## Introduction

Differentiation is a fundamental concept in calculus that measures how a function changes as its input changes. The derivative of a function provides the rate at which the function is changing at any given point. This concept is widely used in physics, engineering, economics, biology, and many other fields.

## Basic Definition

For a function \(f(x)\), the derivative, often denoted by \(f'(x)\) or \(\frac{df}{dx}\), gives the slope of the tangent line to the curve represented by the function at any given point \(x\).

### The Difference Quotient:

The derivative is often defined using the difference quotient:

\(f'(x) = \lim_{{h \to 0}} \frac{f(x+h) – f(x)}{h}\)

## Basic Differentiation Rules

### 1. Constant Rule:

The derivative of a constant is zero.

\(\frac{d}{dx}c = 0\) (where \(c\) is a constant)

### 2. Power Rule:

For any real number \(n\),

\(\frac{d}{dx}x^n = nx^{n-1}\)

### 3. Constant Multiple Rule:

If \(c\) is a constant and \(f(x)\) is a function, then

\(\frac{d}{dx}[c \cdot f(x)] = c \cdot f'(x)\)
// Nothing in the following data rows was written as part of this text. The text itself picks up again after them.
===== src/hdl/cla_pkg.sv =====
// Shared types and constants for the CR LF line assembler.
// No dependencies; imported by every module of the block.
package cla_pkg;

   localparam int CMD_W  = 2;
   localparam int BYTE_W = 8;
   localparam int IDX_W  = 9;
   localparam int LEN_W  = 9;

   localparam int REQ_DATA_W = 24;
   localparam int REQ_USER_W = 2;
   localparam int RSP_DATA_W = 24;

   localparam logic [CMD_W-1:0] CMD_RX      = 2'd0;
   localparam logic [CMD_W-1:0] CMD_READ    = 2'd1;
   localparam logic [CMD_W-1:0] CMD_RELEASE = 2'd2;

   localparam logic [BYTE_W-1:0] CH_CR = 8'h0d;
   localparam logic [BYTE_W-1:0] CH_LF = 8'h0a;

   typedef enum logic [1:0] {
      OP_RX,
      OP_READ,
      OP_RELEASE,
      OP_NONE
   } op_type;

   // One classified request as it waits between front and back
   typedef struct packed {
      op_type            op;
      logic              is_cr;
      logic              is_lf;
      logic [BYTE_W-1:0] rx_byte;
      logic [IDX_W-1:0]  read_index;
   } item_type;

endpackage
--- config.mk ---
export PLATFORM = sky130hd
export DESIGN_NAME = replacement_cache_lru_random
export DESIGN_NICKNAME = d
export VERILOG_FILES = /design/src/sv/rclr_pkg.sv /design/src/sv/rclr_mod_unit.sv /design/src/sv/rclr_value_ram.sv /design/src/sv/replacement_cache_lru_random.sv
export SDC_FILE = /design/constraint.sdc
export NUM_CORES = 2
export LEC_CHECK = 0
export BUFFER_PORTS_ARGS = -buffer_cell sky130_fd_sc_hd__buf_2
export CORE_ASPECT_RATIO = 1.4
export CORE_UTILIZATION = 60
export DETAILED_ROUTE_END_ITERATION = 8
export PLACE_DENSITY = 0.76
export SLEW_MARGIN = 20
export SYNTH_ARGS = -nofsm -noshare
export SYNTH_HDL_FRONTEND = slang
export SYNTH_SLANG_ARGS = --single-unit
export TNS_END_PERCENT = 5
--- constraint.sdc ---
create_clock -name clk -period 6.3 [get_ports clk]
set_clock_uncertainty 0.05 [all_clocks]
set_input_delay 1.26 -clock clk [delete_from_list [all_inputs] [get_ports clk]]
set_output_delay 1.26 -clock clk [all_outputs]
set_load 0.05 [all_outputs]
--- src/sv/rclr_pkg.sv ---
package rclr_pkg;

  // fixed field widths
  localparam int KEY_IN_W   = 20;
  localparam int VAL_W      = 31;
  localparam int CAP_W      = 5;
  localparam int POL_W      = 2;
  localparam int CFG_IDX_W  = 2;
  localparam int CFG_DATA_W = 5;
  localparam int LFSR_W     = 16;

  // lfsr seed and galois feedback mask
  localparam logic [LFSR_W-1:0] LFSR_SEED = 16'hACE1;
  localparam logic [LFSR_W-1:0] LFSR_TAPS = 16'hB400;

  // register reset values
  localparam logic [CAP_W-1:0] CAP_RESET = 5'd16;

  // replacement policy codes (any other code behaves as lru)
  localparam logic [POL_W-1:0] POL_LRU    = 2'd0;
  localparam logic [POL_W-1:0] POL_RANDOM = 2'd1;

  // command codes
  localparam logic CMD_GET = 1'b0;
  localparam logic CMD_PUT = 1'b1;

  // configuration register indexes
  localparam logic [CFG_IDX_W-1:0] CFG_CAPACITY = 2'd0;
  localparam logic [CFG_IDX_W-1:0] CFG_POLICY   = 2'd1;

  // sequencer states
  typedef enum logic [2:0] {
    ST_IDLE,
    ST_LOOKUP,
    ST_DECIDE,
    ST_DIV,
    ST_EVICT,
    ST_INSERT,
    ST_READ,
    ST_RESULT
  } state_t;

  // operation broadcast to every entry lane
  typedef enum logic [1:0] {
    LANE_NONE,
    LANE_PROMOTE,
    LANE_EVICT,
    LANE_INSERT
  } lane_op_t;

  // one galois lfsr step
  function automatic logic [LFSR_W-1:0] lfsr_step(input logic [LFSR_W-1:0] s);
    logic [LFSR_W-1:0] n;
    n = s >> 1;
    if (s[0]) n = n ^ LFSR_TAPS;
    return n;
  endfunction

endpackage

--- src/sv/rclr_mod_unit.sv ---
module rclr_mod_unit #(
  parameter int DIV_W = 5
) (
  input  logic                       clk,
  input  logic                       rst_n,
  input  logic                       start,
  input  logic [rclr_pkg::LFSR_W-1:0] dividend,
  input  logic [DIV_W-1:0]           divisor,
  output logic                       done,
  output logic [DIV_W-1:0]           rem
);
  import rclr_pkg::*;

  localparam int CNT_W = $clog2(LFSR_W);
  localparam logic [CNT_W-1:0] LAST = CNT_W'(LFSR_W - 1);

  logic              busy_r;
  logic              done_r;
  logic [CNT_W-1:0]  cnt_r;
  logic [LFSR_W-1:0] dvd_r;
  logic [DIV_W-1:0]  dsr_r;
  logic [DIV_W-1:0]  rem_r;
  logic [DIV_W:0]    trial;
  logic [DIV_W-1:0]  rem_nxt;

  // one restoring step: shift in the next dividend bit, subtract if it fits
  always_comb begin
    trial = {rem_r, dvd_r[LFSR_W-1]};
    if (trial >= {1'b0, dsr_r}) begin
      rem_nxt = DIV_W'(trial - {1'b0, dsr_r});
    end else begin
      rem_nxt = DIV_W'(trial);
    end
  end

  // control
  always_ff @(posedge clk) begin
    if (!rst_n) begin
      busy_r <= 1'b0;
      done_r <= 1'b0;
      cnt_r  <= '0;
    end else begin
      done_r <= busy_r && (cnt_r == LAST);
      if (start) begin
        busy_r <= 1'b1;
        cnt_r  <= '0;
      end else if (busy_r) begin
        cnt_r <= cnt_r + 1'b1;
        if (cnt_r == LAST) busy_r <= 1'b0;
      end
    end
  end

  // datapath
  always_ff @(posedge clk) begin
    if (start) begin
      dvd_r <= dividend;
      dsr_r <= divisor;
      rem_r <= '0;
    end else if (busy_r) begin
      dvd_r <= dvd_r << 1;
      rem_r <= rem_nxt;
    end
  end

  assign done = done_r;
  assign rem  = rem_r;

endmodule

--- src/sv/rclr_value_ram.sv ---
module rclr_value_ram #(
  parameter int DEPTH = 16,
  parameter int AW    = 4
) (
  input  logic                       clk,
  input  logic                       we,
  input  logic [AW-1:0]              waddr,
  input  logic [rclr_pkg::VAL_W-1:0] wdata,
  input  logic                       re,
  input  logic [AW-1:0]              raddr,
  output logic [rclr_pkg::VAL_W-1:0] rdata
);
  import rclr_pkg::*;

  logic [VAL_W-1:0] mem_r [DEPTH];
  logic [VAL_W-1:0] rdata_r;

  always_ff @(posedge clk) begin
    if (we) mem_r[waddr] <= wdata;
  end

  always_ff @(posedge clk) begin
    if (re) rdata_r <= mem_r[raddr];
  end

  assign rdata = rdata_r;

endmodule

--- src/sv/replacement_cache_lru_random.sv ---
// Fully associative key/value cache with lru or random replacement.
// Input channel: in_valid/in_stall with in_cmd (0 get, 1 put), in_lookup_key
// and in_store_value. One item is worked at a time; in_stall is high from
// acceptance until the result is written to the output register.
// Output channel: out_valid/out_stall with out_hit and out_read_value, one
// result per item. The output register lets a new item be accepted while a
// result still waits; a stalled result holds until taken, and the sequencer
// waits in its last step only if the register is still full.
// Steps per item: idle, lookup, decide, then result for a get miss or put
// hit, read then result for a get hit, insert then result for a put without
// eviction, and evict, insert, result for a put with lru eviction; a put with
// random eviction first waits in div for the 16-step restoring modulo unit
// that reduces the lfsr by the entry count. out_valid rises in the same cycle
// that the next item can be taken. Keys are compared in parallel lanes; values
// sit in a one-port-write, one-port-read ram with registered read data.
// Configuration: cfg_valid/cfg_ready (always ready), index 0 capacity in use,
// index 1 replacement policy; write only while the block is idle.
// Reset (synchronous, active low) clears all valid bits, ranks and the count
// at once and reloads the lfsr seed; there is no clearing pass.
module replacement_cache_lru_random #(
  parameter int CAPACITY  = 16,
  parameter int KEY_WIDTH = 20
) (
  input  logic                            clk,
  input  logic                            rst_n,
  input  logic                            in_valid,
  output logic                            in_stall,
  input  logic                            in_cmd,
  input  logic [rclr_pkg::KEY_IN_W-1:0]   in_lookup_key,
  input  logic [rclr_pkg::VAL_W-1:0]      in_store_value,
  output logic                            out_valid,
  input  logic                            out_stall,
  output logic                            out_hit,
  output logic [rclr_pkg::VAL_W-1:0]      out_read_value,
  input  logic                            cfg_valid,
  output logic                            cfg_ready,
  input  logic [rclr_pkg::CFG_IDX_W-1:0]  cfg_index,
  input  logic [rclr_pkg::CFG_DATA_W-1:0] cfg_data
);
  import rclr_pkg::*;

  localparam int SW = $clog2(CAPACITY);
  localparam int RW = SW;
  localparam int CW = $clog2(CAPACITY + 1);
  localparam int EW = (CW > CAP_W) ? CW : CAP_W;

  state_t state_r, state_nxt;
  lane_op_t lane_op;

  logic [CAP_W-1:0]     cap_r;
  logic [POL_W-1:0]     pol_r;
  logic                 cmd_r;
  logic [KEY_WIDTH-1:0] key_r;
  logic [VAL_W-1:0]     val_r;
  logic                 hit_r;
  logic [SW-1:0]        slot_r;
  logic [RW-1:0]        hrank_r;
  logic [RW-1:0]        victim_r;
  logic                 res_hit_r;
  logic [VAL_W-1:0]     res_val_r;
  logic                 out_valid_r;
  logic                 out_hit_r;
  logic [VAL_W-1:0]     out_val_r;
  logic [LFSR_W-1:0]    lfsr_r;
  logic [CW-1:0]        count_r;
  logic [CAPACITY-1:0]  valid_r;
  logic [RW-1:0]        rank_r [CAPACITY];
  logic [KEY_WIDTH-1:0] key_mem_r [CAPACITY];

  logic [KEY_WIDTH-1:0] key_sat;
  logic [CAPACITY-1:0]  match;
  logic                 hit_any;
  logic [SW-1:0]        hit_idx;
  logic [RW-1:0]        hit_rank;
  logic                 free_any;
  logic [SW-1:0]        free_idx;
  logic [EW-1:0]        cap_ext;
  logic [EW-1:0]        eff_cap;
  logic                 need_evict;
  logic                 is_rand;
  logic                 out_load;

  logic                 ram_we;
  logic [SW-1:0]        ram_waddr;
  logic                 ram_re;
  logic [VAL_W-1:0]     ram_rdata;
  logic                 div_start;
  logic                 div_done;
  logic [CW-1:0]        div_rem;
  logic                 lfsr_adv;
  logic [LFSR_W-1:0]    lfsr_next;

  // key saturation to the stored key width
  always_comb begin
    if (KEY_WIDTH >= KEY_IN_W) begin
      key_sat = KEY_WIDTH'(in_lookup_key);
    end else if ((in_lookup_key >> KEY_WIDTH) != '0) begin
      key_sat = '1;
    end else begin
      key_sat = KEY_WIDTH'(in_lookup_key);
    end
  end

  // parallel key compare, hit slot and its rank
  always_comb begin
    hit_idx  = '0;
    hit_rank = '0;
    for (int i = 0; i < CAPACITY; i++) begin
      match[i] = valid_r[i] && (key_mem_r[i] == key_r);
    end
    for (int i = CAPACITY - 1; i >= 0; i--) begin
      if (match[i]) hit_idx = SW'(i);
    end
    for (int i = 0; i < CAPACITY; i++) begin
      if (match[i]) hit_rank = hit_rank | rank_r[i];
    end
  end
  assign hit_any = |match;

  // first free slot
  always_comb begin
    free_idx = '0;
    for (int i = CAPACITY - 1; i >= 0; i--) begin
      if (!valid_r[i]) free_idx = SW'(i);
    end
  end
  assign free_any = ~&valid_r;

  // effective capacity and eviction decision
  assign cap_ext = EW'(cap_r);
  always_comb begin
    if (cap_ext == '0) begin
      eff_cap = EW'(1);
    end else if (cap_ext > EW'(CAPACITY)) begin
      eff_cap = EW'(CAPACITY);
    end else begin
      eff_cap = cap_ext;
    end
  end
  assign need_evict = (EW'(count_r) >= eff_cap) && (count_r != '0);
  assign is_rand    = (pol_r == POL_RANDOM);
  assign out_load   = (state_r == ST_RESULT) && (!out_valid_r || !out_stall);
  assign lfsr_next  = lfsr_step(lfsr_r);

  // next state
  always_comb begin
    state_nxt = state_r;
    case (state_r)
      ST_IDLE:   if (in_valid) state_nxt = ST_LOOKUP;
      ST_LOOKUP: state_nxt = ST_DECIDE;
      ST_DECIDE: begin
        if (cmd_r == CMD_GET) begin
          state_nxt = hit_r ? ST_READ : ST_RESULT;
        end else if (hit_r) begin
          state_nxt = ST_RESULT;
        end else if (need_evict) begin
          state_nxt = is_rand ? ST_DIV : ST_EVICT;
        end else begin
          state_nxt = ST_INSERT;
        end
      end
      ST_DIV:    if (div_done) state_nxt = ST_EVICT;
      ST_EVICT:  state_nxt = ST_INSERT;
      ST_INSERT: state_nxt = ST_RESULT;
      ST_READ:   state_nxt = ST_RESULT;
      ST_RESULT: if (out_load) state_nxt = ST_IDLE;
      default:   state_nxt = ST_IDLE;
    endcase
  end

  // sequencer outputs
  always_comb begin
    lane_op   = LANE_NONE;
    ram_we    = 1'b0;
    ram_waddr = slot_r;
    ram_re    = 1'b0;
    div_start = 1'b0;
    lfsr_adv  = 1'b0;
    case (state_r)
      ST_DECIDE: begin
        if (hit_r && (cmd_r == CMD_PUT || !is_rand)) lane_op = LANE_PROMOTE;
        if (hit_r && cmd_r == CMD_GET) ram_re = 1'b1;
        if (hit_r && cmd_r == CMD_PUT) ram_we = 1'b1;
        if (!hit_r && cmd_r == CMD_PUT && need_evict && is_rand) begin
          lfsr_adv  = 1'b1;
          div_start = 1'b1;
        end
      end
      ST_EVICT: lane_op = LANE_EVICT;
      ST_INSERT: begin
        if (free_any) begin
          lane_op   = LANE_INSERT;
          ram_we    = 1'b1;
          ram_waddr = free_idx;
        end
      end
      default: lane_op = LANE_NONE;
    endcase
  end

  // state and control registers
  always_ff @(posedge clk) begin
    if (!rst_n) begin
      state_r     <= ST_IDLE;
      out_valid_r <= 1'b0;
      lfsr_r      <= LFSR_SEED;
      count_r     <= '0;
      cap_r       <= CAP_RESET;
      pol_r       <= POL_LRU;
    end else begin
      state_r <= state_nxt;
      if (out_load) begin
        out_valid_r <= 1'b1;
      end else if (!out_stall) begin
        out_valid_r <= 1'b0;
      end
      if (lfsr_adv) lfsr_r <= lfsr_next;
      if (lane_op == LANE_EVICT) begin
        count_r <= count_r - 1'b1;
      end else if (lane_op == LANE_INSERT) begin
        count_r <= count_r + 1'b1;
      end
      if (cfg_valid) begin
        case (cfg_index)
          CFG_CAPACITY: cap_r <= cfg_data;
          CFG_POLICY:   pol_r <= cfg_data[POL_W-1:0];
          default:      ;
        endcase
      end
    end
  end

  // item capture, lookup result and result registers
  always_ff @(posedge clk) begin
    if (state_r == ST_IDLE && in_valid) begin
      cmd_r <= in_cmd;
      key_r <= key_sat;
      val_r <= in_store_value;
    end
    if (state_r == ST_LOOKUP) begin
      hit_r   <= hit_any;
      slot_r  <= hit_idx;
      hrank_r <= hit_rank;
    end
    if (state_r == ST_DECIDE) begin
      victim_r  <= RW'(count_r - 1'b1);
      res_hit_r <= hit_r && (cmd_r == CMD_GET);
      res_val_r <= '0;
    end
    if (state_r == ST_DIV && div_done) victim_r <= div_rem[RW-1:0];
    if (state_r == ST_READ) res_val_r <= ram_rdata;
    if (out_load) begin
      out_hit_r <= res_hit_r;
      out_val_r <= res_val_r;
    end
  end

  // entry lanes: valid bits and recency ranks
  always_ff @(posedge clk) begin
    if (!rst_n) begin
      valid_r <= '0;
      for (int i = 0; i < CAPACITY; i++) rank_r[i] <= '0;
    end else begin
      for (int i = 0; i < CAPACITY; i++) begin
        case (lane_op)
          LANE_PROMOTE: begin
            if (SW'(i) == slot_r) begin
              rank_r[i] <= '0;
            end else if (valid_r[i] && rank_r[i] < hrank_r) begin
              rank_r[i] <= rank_r[i] + 1'b1;
            end
          end
          LANE_EVICT: begin
            if (valid_r[i] && rank_r[i] == victim_r) begin
              valid_r[i] <= 1'b0;
              rank_r[i]  <= '0;
            end else if (valid_r[i] && rank_r[i] > victim_r) begin
              rank_r[i] <= rank_r[i] - 1'b1;
            end
          end
          LANE_INSERT: begin
            if (SW'(i) == free_idx) begin
              valid_r[i] <= 1'b1;
              rank_r[i]  <= '0;
            end else if (valid_r[i]) begin
              rank_r[i] <= rank_r[i] + 1'b1;
            end
          end
          default: ;
        endcase
      end
    end
  end

  // stored keys
  always_ff @(posedge clk) begin
    for (int i = 0; i < CAPACITY; i++) begin
      if (lane_op == LANE_INSERT && SW'(i) == free_idx) key_mem_r[i] <= key_r;
    end
  end

  rclr_value_ram #(
    .DEPTH (CAPACITY),
    .AW    (SW)
  ) u_value_ram (
    .clk   (clk),
    .we    (ram_we),
    .waddr (ram_waddr),
    .wdata (val_r),
    .re    (ram_re),
    .raddr (slot_r),
    .rdata (ram_rdata)
  );

  rclr_mod_unit #(
    .DIV_W (CW)
  ) u_mod_unit (
    .clk      (clk),
    .rst_n    (rst_n),
    .start    (div_start),
    .dividend (lfsr_next),
    .divisor  (count_r),
    .done     (div_done),
    .rem      (div_rem)
  );

  assign in_stall       = (state_r != ST_IDLE);
  assign out_valid      = out_valid_r;
  assign out_hit        = out_hit_r;
  assign out_read_value = out_val_r;
  assign cfg_ready      = 1'b1;

  // fill count tracks the valid bits
  a_count_matches: assert property (@(posedge clk) disable iff (!rst_n)
    count_r == CW'($countones(valid_r)))
    else $error("entry count differs from number of valid entries");

  // keys are unique, so a lookup matches at most one lane
  a_single_match: assert property (@(posedge clk) disable iff (!rst_n)
    (state_r == ST_LOOKUP) |-> $onehot0(match))
    else $error("key present in more than one entry");

  // the victim rank always names a live entry
  a_victim_in_range: assert property (@(posedge clk) disable iff (!rst_n)
    (state_r == ST_EVICT) |-> (CW'(victim_r) < count_r))
    else $error("victim rank beyond entry count");

  // an insert always finds a free slot
  a_insert_has_room: assert property (@(posedge clk) disable iff (!rst_n)
    (state_r == ST_INSERT) |-> free_any)
    else $error("insert with no free entry");

endmodule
### 4. Sum/Difference Rule:

For functions \(f(x)\) and \(g(x)\),

\(\frac{d}{dx}[f(x) \pm g(x)] = f'(x) \pm g'(x)\)

### 5. Product Rule:

For functions \(f(x)\) and \(g(x)\),

\(\frac{d}{dx}[f(x) \cdot g(x)] = f'(x) \cdot g(x) + f(x) \cdot g'(x)\)

### 6. Quotient Rule:

For functions \(f(x)\) and \(g(x)\) where \(g(x) \neq 0\),

\(\frac{d}{dx}\left[\frac{f(x)}{g(x)}\right] = \frac{f'(x)g(x) – f(x)g'(x)}{[g(x)]^2}\)

## Some Common Derivatives

- \(\frac{d}{dx} \sin(x) = \cos(x)\)
- \(\frac{d}{dx} \cos(x) = -\sin(x)\)
- \(\frac{d}{dx} \tan(x) = \sec^2(x)\)
- \(\frac{d}{dx} \ln(x) = \frac{1}{x}\)
- \(\frac{d}{dx} e^x = e^x\)

## Chain Rule

The chain rule is used to differentiate composite functions. If we have a function \(u(x)\) inside another function \(f(u)\), then:

\(\frac{d}{dx}[f(u(x))] = f'(u) \cdot u'(x)\)

### Example:

To differentiate \(f(x) = \sin(3x^2 + 2x)\):

Here, \(u = 3x^2 + 2x\) and \(f(u) = \sin(u)\).

Using the chain rule,

\(f'(x) = \cos(3x^2 + 2x) \cdot (6x + 2)\)

### Basic Differentiation of Power Functions:

- Differentiate \(f(x) = x^3 + 4x^2 – 7x\). Using the power rule \(\frac{d}{dx} x^n = nx^{n-1}\):

\(f'(x) = 3x^2 + 8x – 7\)

Differentiate \(g(x) = 2x^4 – 5x^3 + x^2\).

\(g'(x) = 8x^3 – 15x^2 + 2x\)

Differentiate \(h(x) = -x^5 + 3x^3 – 2x\).

\(h'(x) = -5x^4 + 9x^2 – 2\)

Differentiate \(j(x) = x^7 + 4x^6 – x^4 + 3\).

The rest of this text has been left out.